• [Problem to work on]
Report each line of the records below that uses the word "HUNT".

*** Opening Available data ***

<file path="config.mk">
export PLATFORM = sky130hd
export DESIGN_NAME = touch_adc_responder
export DESIGN_NICKNAME = d
export VERILOG_FILES = /design/src/rtl/touch_resp_pkg.sv /design/src/rtl/touch_resp_sync.sv /design/src/rtl/touch_adc_responder.sv
export SDC_FILE = /design/constraint.sdc
export NUM_CORES = 1
export LEC_CHECK = 0
export ABC_AREA = 1
export CAP_MARGIN = 15
export CORE_MARGIN = 4
export CORE_UTILIZATION = 52
export DETAILED_ROUTE_END_ITERATION = 10
export PLACE_DENSITY = 0.86
export SLEW_MARGIN = 15
export SYNTH_ARGS = -nofsm -noshare
export SYNTH_HDL_FRONTEND = slang
export SYNTH_SLANG_ARGS = --single-unit
</file>
<file path="constraint.sdc">
create_clock -name cclk -period 3.6 [get_ports cclk]
set_clock_uncertainty 0.1 [all_clocks]
set_input_delay 0.36 -clock cclk [delete_from_list [all_inputs] [get_ports cclk]]
set_output_delay 0.36 -clock cclk [all_outputs]
set_load 0.05 [all_outputs]
</file>
<file path="src/rtl/touch_resp_pkg.sv">
// Shared definitions for the touchscreen ADC responder: channel codes,
// FSM state encoding and control-byte field positions.
package touch_resp_pkg;

   localparam logic [2:0] CH_X  = 3'b101;
   localparam logic [2:0] CH_Y  = 3'b001;
   localparam logic [2:0] CH_Z1 = 3'b011;
   localparam logic [2:0] CH_Z2 = 3'b100;

   localparam int unsigned CMD_S_BIT    = 7;
   localparam int unsigned CMD_A_HI     = 6;
   localparam int unsigned CMD_A_LO     = 4;
   localparam int unsigned CMD_MODE_BIT = 3;
   localparam int unsigned CMD_SER_BIT  = 2;
   localparam int unsigned CMD_PD_HI    = 1;
   localparam int unsigned CMD_PD_LO    = 0;

   typedef enum logic [2:0] {
      IDLE  = 3'd0,
      HUNT  = 3'd1,
      CMD   = 3'd2,
      BUSYW = 3'd3,
      BUSY  = 3'd4,
      DATA  = 3'd5
   } resp_state_e;

endpackage

</file>
<file path="src/rtl/touch_resp_sync.sv">
// Multi-flop synchronizer for one serial input with rise/fall detection
// of the synchronized level against its previous value.
module touch_resp_sync #(
   parameter int unsigned STAGES  = 2,
   parameter logic        RST_VAL = 1'b0
) (
   input  logic clk,
   input  logic rstb,
   input  logic d,
   output logic q,
   output logic rise,
   output logic fall
);

   logic [STAGES-1:0] chain_q, chain_d;
   logic              prev_q, prev_d;

   always_comb begin
      chain_d = {chain_q[STAGES-2:0], d};
      prev_d  = chain_q[STAGES-1];
   end

   always_ff @(posedge clk) begin
      if (!rstb) begin
         chain_q <= {STAGES{RST_VAL}};
         prev_q  <= RST_VAL;
      end else begin
         chain_q <= chain_d;
         prev_q  <= prev_d;
      end
   end

   assign q    = chain_q[STAGES-1];
   assign rise = chain_q[STAGES-1] & ~prev_q;
   assign fall = ~chain_q[STAGES-1] & prev_q;

endmodule

</file>
<file path="src/rtl/touch_adc_responder.sv">
// Responder side of the touchscreen ADC serial link: decodes the control
// byte, returns BUSY and the selected result. Option: TOUCH_RESP_PENIRQ_EN.
module touch_adc_responder
   import touch_resp_pkg::*;
#(
   parameter int unsigned SYNC_STAGES = 2,
   parameter int unsigned DATA_W      = 12
) (
   input  logic              cclk,
   input  logic              rstb,
   input  logic              touch_csb,
   input  logic              touch_clk,
   input  logic              touch_data_in,
   output logic              touch_data_out,
   output logic              touch_busy,
   input  logic [DATA_W-1:0] x_val,
   input  logic [DATA_W-1:0] y_val,
   input  logic [DATA_W-1:0] z1_val,
   input  logic [DATA_W-1:0] z2_val,
`ifdef TOUCH_RESP_PENIRQ_EN
   input  logic              pen_down,
   output logic              touch_penirq_n,
`endif
   output logic [7:0]        last_cmd,
   output logic              cmd_strobe
);

   localparam int unsigned CNT_W = $clog2(DATA_W);
   localparam logic [CNT_W-1:0] IDX_MSB  = CNT_W'(DATA_W - 1);
   localparam logic [CNT_W-1:0] IDX_LSB8 = CNT_W'(DATA_W - 8);

   logic csb_s, csb_rise_unused, csb_fall_unused;
   logic clk_s_unused, clk_rise, clk_fall;
   logic din_s, din_rise_unused, din_fall_unused;

   touch_resp_sync #(.STAGES(SYNC_STAGES), .RST_VAL(1'b1)) u_sync_csb (
      .clk (cclk), .rstb (rstb), .d (touch_csb),
      .q (csb_s), .rise (csb_rise_unused), .fall (csb_fall_unused)
   );

   touch_resp_sync #(.STAGES(SYNC_STAGES), .RST_VAL(1'b0)) u_sync_clk (
      .clk (cclk), .rstb (rstb), .d (touch_clk),
      .q (clk_s_unused), .rise (clk_rise), .fall (clk_fall)
   );

   touch_resp_sync #(.STAGES(SYNC_STAGES), .RST_VAL(1'b0)) u_sync_din (
      .clk (cclk), .rstb (rstb), .d (touch_data_in),
      .q (din_s), .rise (din_rise_unused), .fall (din_fall_unused)
   );

   resp_state_e       state_q, state_d;
   logic [6:0]        shift_q, shift_d;
   logic [2:0]        bitcnt_q, bitcnt_d;
   logic [DATA_W-1:0] result_q, result_d;
   logic [CNT_W-1:0]  bitidx_q, bitidx_d;
   logic              mode8_q, mode8_d;
   logic [7:0]        last_cmd_q, last_cmd_d;
   logic              cmd_strobe_q, cmd_strobe_d;
   logic              busy_q, busy_d;
   logic              dout_q, dout_d;

   logic [7:0]        cmd_byte;
   logic [DATA_W-1:0] sel_val;
   logic [CNT_W-1:0]  lsb_idx;

   always_comb begin
      cmd_byte = {shift_q, din_s};
      unique case (cmd_byte[CMD_A_HI:CMD_A_LO])
         CH_X:    sel_val = x_val;
         CH_Y:    sel_val = y_val;
         CH_Z1:   sel_val = z1_val;
         CH_Z2:   sel_val = z2_val;
         default: sel_val = '0;
      endcase
      lsb_idx = mode8_q ? IDX_LSB8 : '0;
   end

   always_comb begin
      state_d      = state_q;
      shift_d      = shift_q;
      bitcnt_d     = bitcnt_q;
      result_d     = result_q;
      bitidx_d     = bitidx_q;
      mode8_d      = mode8_q;
      last_cmd_d   = last_cmd_q;
      cmd_strobe_d = 1'b0;
      busy_d       = busy_q;
      dout_d       = dout_q;

      if (csb_s) begin
         state_d = IDLE;
         busy_d  = 1'b0;
         dout_d  = 1'b0;
      end else begin
         case (state_q)
            IDLE: state_d = HUNT;
            HUNT: begin
               // The start bit seeds the shifter; it reaches bit 7 after 7 more shifts.
               if (clk_rise && din_s) begin
                  shift_d  = 7'h01;
                  bitcnt_d = 3'd1;
                  state_d  = CMD;
               end
            end
            CMD: begin
               if (clk_rise) begin
                  if (bitcnt_q == 3'd7) begin
                     last_cmd_d   = cmd_byte;
                     cmd_strobe_d = 1'b1;
                     result_d     = sel_val;
                     mode8_d      = cmd_byte[CMD_MODE_BIT];
                     state_d      = BUSYW;
                  end else begin
                     shift_d  = {shift_q[5:0], din_s};
                     bitcnt_d = bitcnt_q + 3'd1;
                  end
               end
            end
            BUSYW: begin
               if (clk_fall) begin
                  busy_d  = 1'b1;
                  dout_d  = 1'b0;
                  state_d = BUSY;
               end
            end
            BUSY: begin
               if (clk_fall) begin
                  busy_d   = 1'b0;
                  dout_d   = result_q[DATA_W-1];
                  bitidx_d = IDX_MSB;
                  state_d  = DATA;
               end
            end
            DATA: begin
               // bitidx_q is the result bit currently on the wire.
               if (clk_fall) begin
                  if (bitidx_q == lsb_idx) begin
                     dout_d  = 1'b0;
                     state_d = HUNT;
                  end else begin
                     bitidx_d = bitidx_q - 1'b1;
                     dout_d   = result_q[bitidx_q - 1'b1];
                  end
               end
            end
            default: state_d = IDLE;
         endcase
      end
   end

   always_ff @(posedge cclk) begin
      if (!rstb) begin
         state_q      <= IDLE;
         shift_q      <= '0;
         bitcnt_q     <= '0;
         result_q     <= '0;
         bitidx_q     <= '0;
         mode8_q      <= 1'b0;
         last_cmd_q   <= '0;
         cmd_strobe_q <= 1'b0;
         busy_q       <= 1'b0;
         dout_q       <= 1'b0;
      end else begin
         state_q      <= state_d;
         shift_q      <= shift_d;
         bitcnt_q     <= bitcnt_d;
         result_q     <= result_d;
         bitidx_q     <= bitidx_d;
         mode8_q      <= mode8_d;
         last_cmd_q   <= last_cmd_d;
         cmd_strobe_q <= cmd_strobe_d;
         busy_q       <= busy_d;
         dout_q       <= dout_d;
      end
   end

   assign touch_data_out = dout_q;
   assign touch_busy     = busy_q;
   assign last_cmd       = last_cmd_q;
   assign cmd_strobe     = cmd_strobe_q;

`ifdef TOUCH_RESP_PENIRQ_EN
   logic penirq_q, penirq_d;

   always_comb begin
      penirq_d = 1'b1;
      if ((state_d != BUSYW) && (state_d != BUSY) && (state_d != DATA) &&
          (last_cmd_q[CMD_PD_HI:CMD_PD_LO] == 2'b00)) begin
         penirq_d = ~pen_down;
      end
   end

   always_ff @(posedge cclk) begin
      if (!rstb) begin
         penirq_q <= 1'b1;
      end else begin
         penirq_q <= penirq_d;
      end
   end

   assign touch_penirq_n = penirq_q;
`endif

endmodule

</file>
==> impl_metrics.yaml, run 1 <==
yosys:
  synth_top_area_share_pct: 38.1
  syn_area_per_cell_um2: 6.50
  synthCells: 380
  synth.top_cells.by_area: "dfxtp_1 38%, nand2_1 21%, inv_1 5.8%, a21oi_1 5.7%, nand3_1 5.3%"
  synth_enable_flop_cells: 0
  synth_cell_types: 24
  syn_area_mm2: 0.00247
  ys_seq_elements: 47
  synth.largest_area_cell: "dfxtp_1"
  seq_area_frac_synth_pct: 38.1
  synth_warnings: 0
  async_reset_ff_share_pct: 0
  synth_ff_type: "dfxtp_1"
  syn-num-nets: 437
hold_path:
  min_path_type: "reg2reg"
  min_from: "u_sync_din.chain_q[0]"
  min_path_cells: 2
  min_to: "u_sync_din.chain_q[1]"
critical_path:
  critPathRequiredTime_ns: 3.73
  r2r_setup_slack_ns: 1.34
  r2r_start: "bitcnt_q[0]"
  ff2ff_path_depth: 9
  cp-end-kind: "register"
  reg2reg_to: "bitcnt_q[2]"
  crit_arrival_ns: 2.39
  cp_max_fo: 11
  critPathKind: "reg2reg"
  cp-start-kind: "register"
status:
  status: "finished clean"
cts:
  cts_resized: 0
  ctsHoldBuffers: 0
  root_buffer: "clkbuf_8"
  cts_made_buffers: 5
  clk_pin_slew_ns: 0.09
  htree_levels: 2
  cts_tree: "done"
  cts_setup_buffers: 0
  clockBufferDepth: 2
  cts_sinks: 47
  worst_skew_pair.late_latency_ns: 0.30
global_routing:
  grt_pass1_vias: 2339
  gr-total-overflow: 0
  antenna_found_initial: 0
  grt_start_max_net_pins: 26
  grt_usage_pct: 21.3
  grt_pass1_wl_mm: 10.3
power:
  p_int_w: 0.000716
  swShare_pct: 22.6
  comb_power_share_pct: 9.2
  power_density_mw_per_mm2: 292
  p_switching_w: 0.000209
  seq_power_share_pct: 57.1
  power_leakage_nw: 1.31
  power_frac_clock_pct: 33.8
  ir_drop_uv: 211
route:
  drc: 0
  via_per_inst: 5.16
  antenna_left: 0
  avgRoutedWirePerCell_um: 12.7
  routed-via-count: 2529
  drt_pre_antenna_iters: 4
  totalWireLength_mm: 6.21
  drt_iter0_drc: 189
floorplanning:
  die_h_um: 76.9
  coreArea_mm2: 0.00447
  ios: 64
  die_area_mm2: 0.00592
  die_x_um: 76.9
  rows: 24
  start_util_pct: 55.2
final_layout:
  nets: 494
  antenna_cells: 0
  area_growth_pct: 28.4
  num-fill-cells: 370
  most-common-layout-cells: "139 x nand2_1, 63 x clkdlybuf4s50_1, 47 x dfxtp_1"
  drive_gt1_share_pct: 5.71
  final_common_cell: "nand2_1"
sta:
  setup_ws_ns: 1.34
  tightest_slew_ns: 1.08
  drv_slew: 0
  fmax_ghz: 0.443
  finalCritPeriodShare_pct: 62.7
  min_period_ns: 2.26
  finalSetupViolations: 0
  finalHoldViolations: 0
  relSlewSlack_pct: 27.7
  rsz0062_at_grt: "no"
  whs_ns: 0.325
  tns_ns: 0
flow_run:
  maxCapViolations: 0
placement:
  place_congestion: 0.844
  dp_hpwl_mm: 4.64
  dpl_worst_slack_ns: 1.39
  io_buffers: 63
[metrics by stage]
| step | cell area (um^2) | utilization (%) | power, W | cells |
|---|---|---|---|---|
| final | 3170 | 70.9 | 0.000926 | 490 |
| after global routing | 3170 | 70.9 | 0.000962 | 490 |
| after CTS | 3170 | 70.9 | 0.000934 | 490 |
| after floorplan | 2470 | - | 0.000564 | 380 |
| after global placement | 3090 | 69.0 | 0.000623 | 482 |
| after detailed placement | 3090 | 69.0 | 0.000625 | 482 |
[registers in the layout, summed over array words and instances, names as in the netlist, 2 cells and up]
signal and flops:
result_q 12, last_cmd 8, shift_q 7, bitidx_q 4, bitcnt_q 3, state_q 3
u_sync_clk.chain_q 2, u_sync_csb.chain_q 2, u_sync_din.chain_q 2
[metal layers]
metal	GRT usage (%)	wire length, um	up-vias
li1	-	-	1312
met1	24.4	2630	1146
met2	38.7	3210	51
met3	3.98	217	20
met4	8.33	155	0
met5	0	0	-
[Yosys cell counts, drive strengths merged, types with 3 or more instances]
master	count
ha	4
nand4	14
clkbuf	3
nand3	27
nor2	35
nor3	3
buf	12
nand2	143
o21ai	15
a21oi	28
dfxtp	47
or2	3
inv	43
[cell type report]
| type | instances | area, um^2 | area share, % |
|---|---|---|---|
| multi-input combinational | 274 | 1270 | 40.0 |
| sequential | 47 | 941 | 29.7 |
| tap | 52 | 65.1 | 2.05 |
| timing repair buffer | 65 | 646 | 20.4 |
| clock buffer | 6 | 72.6 | 2.29 |
| clock inverter | 2 | 12.5 | 0.395 |
| inverter | 44 | 165 | 5.21 |
[power groups by stage]
stage	Combinational, W	Clock [W]	Sequential (W)
2_1_floorplan	0.0000248	0	0.000539
4_1_cts	0.0000853	0.000320	0.000528
3_3_place_gp	0.0000832	0	0.000540
5_1_grt	0.0000918	0.000341	0.000529
6_report	0.0000847	0.000313	0.000528
3_5_place_dp	0.0000845	0	0.000540
[worst max path at each step]
stage	start	end	slack [ns]	cells after the start
after CTS	bitcnt_q[0]	bitcnt_q[2]	1.33	9
after global routing	bitcnt_q[0]	last_cmd[4]	1.10	6
after global placement	rstb	state_q[1]	1.46	6
final	bitcnt_q[0]	bitcnt_q[2]	1.34	9
after detailed placement	bitcnt_q[0]	last_cmd[4]	1.39	6
after floorplan	bitidx_q[0]	touch_data_out	1.93	10
[worst max-delay path, cell delays in order (launching register included)]
cell and delay [ns]:
dfxtp_1 0.33, ha_1 0.20, ha_1 0.17, inv_1 0.17, nor2_4 0.08, nor3b_2 0.57
nand2_2 0.28, nand2_1 0.12, nand2_1 0.06, nor2_1 0.11
[kinds of logic after synthesis]
| logic type | after synthesis | synth area share (%) |
|---|---|---|
| buffers and inverters | 59 | 10.5 |
| AND/OR/NAND/NOR | 227 | 40.6 |
| AO/OA/AOI/OAI | 43 | 8.71 |
| flip-flops | 47 | 38.1 |
| adder cells (fa/ha/maj) | 4 | 2.03 |
Note: power is estimated with default switching activity, not from simulation.
==> run 2: changes to the inputs <==
--- a/config.mk
+++ b/config.mk
@@ -8,9 +8,9 @@
 export ABC_AREA = 1
 export CAP_MARGIN = 15
 export CORE_MARGIN = 4
-export CORE_UTILIZATION = 52
+export CORE_UTILIZATION = 44
 export DETAILED_ROUTE_END_ITERATION = 10
-export PLACE_DENSITY = 0.86
+export PLACE_DENSITY = 0.78
 export SLEW_MARGIN = 15
 export SYNTH_ARGS = -nofsm -noshare
 export SYNTH_HDL_FRONTEND = slang
==> constraint.sdc (replaced) <==
create_clock -name cclk -period 2 [get_ports cclk]
set_clock_uncertainty 0.1 [all_clocks]
set_input_delay 0.2 -clock cclk [delete_from_list [all_inputs] [get_ports cclk]]
set_output_delay 0.2 -clock cclk [all_outputs]
set_load 0.05 [all_outputs]
==> run 2 against run 1 <==
  * Maximum frequency rose by 25%
  * Design area rose by 2.9%
  * Combinational power rose by 82%
  * Critical path type unchanged
  * Register-to-register slack got worse by 1.1 ns
  * Die area rose by 16%
==> impl_metrics.yaml, run 2 (synthesized netlist as in run 1, its figures left out) <==
route:
  drt_iter0_drc: 104
  routed-via-count: 2502
  drc: 0
  totalWireLength_mm: 5.96
  via_per_inst: 4.85
  avgRoutedWirePerCell_um: 11.5
  drt_pre_antenna_iters: 4
  antenna_left: 0
floorplanning:
  rows: 27
  start_util_pct: 45.1
  die_h_um: 82.9
  ios: 64
  die_area_mm2: 0.00688
  die_x_um: 82.9
  coreArea_mm2: 0.00547
global_routing:
  grt_pass1_wl_mm: 10.5
  gr-total-overflow: 0
  grt_usage_pct: 18.0
  antenna_found_initial: 0
  grt_pass1_vias: 2387
  grt_start_max_net_pins: 23
final_layout:
  num-fill-cells: 531
  largest-register: "result_q"
  largest_reg_flops: 12
  area_growth_pct: 32.1
  final_common_cell: "nand2_1"
  most-common-layout-cells: "139 x nand2_1, 63 x clkdlybuf4s50_1, 47 x dfxtp_1"
  nets: 500
  regArea_um2: 941
  final_cell_count_no_fill: 516
  utilization_pct: 59.6
  drive_gt1_share_pct: 7.43
  antenna_cells: 0
  multi_input_area_mm2: 0.00127
critical_path:
  r2r_setup_slack_ns: 0.20
  crit_chain: "ha_1 -> ha_1 -> inv_1 -> nor2_4 -> nor3b_2 -> buf_4 -> nand2_2 -> nand2_1 -> nand2_1 -> nor2_1"
  critPathSlowestCell: "dfxtp_1"
  crit_path_start: "bitcnt_q[0]"
  reg2reg_to: "shift_q[1]"
  ff2ff_path_depth: 10
  r2r_start: "bitcnt_q[0]"
  crit_arrival_ns: 1.96
  cp-start-kind: "register"
  cp_max_fo: 11
  critPathKind: "reg2reg"
  critPathRequiredTime_ns: 2.15
  max_stage_delay_ns: 0.34
  cp-end-kind: "register"
sta:
  setup_ws_ns: 0.195
  min_period_ns: 1.80
  tightest_slew_ns: 0.518
  drv_slew: 0
  tns_ns: 0
  relSlewSlack_pct: 65.3
  finalSetupViolations: 0
  fmax_ghz: 0.554
  rsz0062_at_grt: "no"
  finalCritPeriodShare_pct: 90.2
  finalHoldViolations: 0
cts:
  clk_pin_slew_ns: 0.09
  cts_made_buffers: 5
  cts_tree: "done"
  htree_levels: 2
  ctsHoldBuffers: 0
  cts_sinks: 47
  worst_skew_pair.late_latency_ns: 0.31
  clockBufferDepth: 2
  root_buffer: "clkbuf_8"
placement:
  dp_hpwl_mm: 4.63
  place_congestion: 0.858
  dpl_worst_slack_ns: 0.208
  io_buffers: 63
  dp.cells: 508
hold_path:
  min_path_cells: 3
  min_path_type: "in2reg"
  min_from: "touch_data_in"
  min_to: "u_sync_din.chain_q[0]"
power:
  power_leakage_nw: 1.35
  p_total_w: 0.00169
  ir_drop_uv: 327
  power_density_mw_per_mm2: 519
status:
  status: "finished clean"
flow_run:
  maxCapViolations: 0
-- run 2: cell count changes in the layout (fill, tap and decap cells not counted) --
cell      before  now
clkbuf_1       1    0
clkinv_1       1    0
inv_6          0    2
buf_4          2    7
buf_12         0    1
-- run 2: worst max-delay path by stage --
stage	end	slack, ns	cells past startpoint
global route	shift_q[1]	0.04	10
floorplan	touch_data_out	0.33	10
global placement	bitcnt_q[0]	0.26	9
CTS	shift_q[1]	0.18	10
finish	shift_q[1]	0.20	10
detailed placement	shift_q[1]	0.21	10
-- run 2: stage by stage --
step	hold slack, ns	instance area (um^2)
after global placement	0.298	3170
after global routing	0.323	3260
after detailed placement	0.305	3170
after CTS	0.304	3260
final	0.313	3260
after floorplan	0.198	2470
-- run 2: final cells by class --
type	count	share of cell area (%)
sequential	47	28.8
clock buffer	5	2.11
inverter	44	5.18
multi-input combinational	274	38.9
timing repair buffer	71	21.5
tap	72	2.76
clock inverter	3	0.690
-- run 2: critical path, delay by kind of cell, from the launching register on --
kind | cells | cell delay [ns]
buf+inv | 2 | 0.35
simple gates | 6 | 0.59
flops | 1 | 0.34
fa+ha+maj | 2 | 0.37
-- run 2: what timing repair did --
action,CTS,global route
buffers inserted,0,0
resized for setup,0,1
setup endpoints to repair,0,1
-- run 2: report_power, final --
part / switching, W / internal (W)
logic: 0.0000507 / 0.000103
clock network: 0.000335 / 0.000253
registers: 0.00000682 / 0.000944
-- run 2: layer usage --
layer | vias to the layer above | wire, um | GRT usage, %
li1 | 1320 | - | -
met1 | 1142 | 2560 | 21.5
met2 | 32 | 3150 | 32.4
met3 | 8 | 167 | 3.57
met4 | 0 | 82 | 5.35
met5 | - | 0 | 0
==> run 3: changes to the inputs <==
--- a/config.mk
+++ b/config.mk
@@ -11,7 +11,6 @@
 export CORE_UTILIZATION = 44
 export DETAILED_ROUTE_END_ITERATION = 10
 export PLACE_DENSITY = 0.78
-export SLEW_MARGIN = 15
 export SYNTH_ARGS = -nofsm -noshare
 export SYNTH_HDL_FRONTEND = slang
 export SYNTH_SLANG_ARGS = --single-unit
==> results of run 3 <==
Final layout, timing and power as in run 2 (identical DEF).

*** Closing Available data ***

• [Exercise solution]
      HUNT  = 3'd1,
            IDLE: state_d = HUNT;
            HUNT: begin
                     state_d = HUNT;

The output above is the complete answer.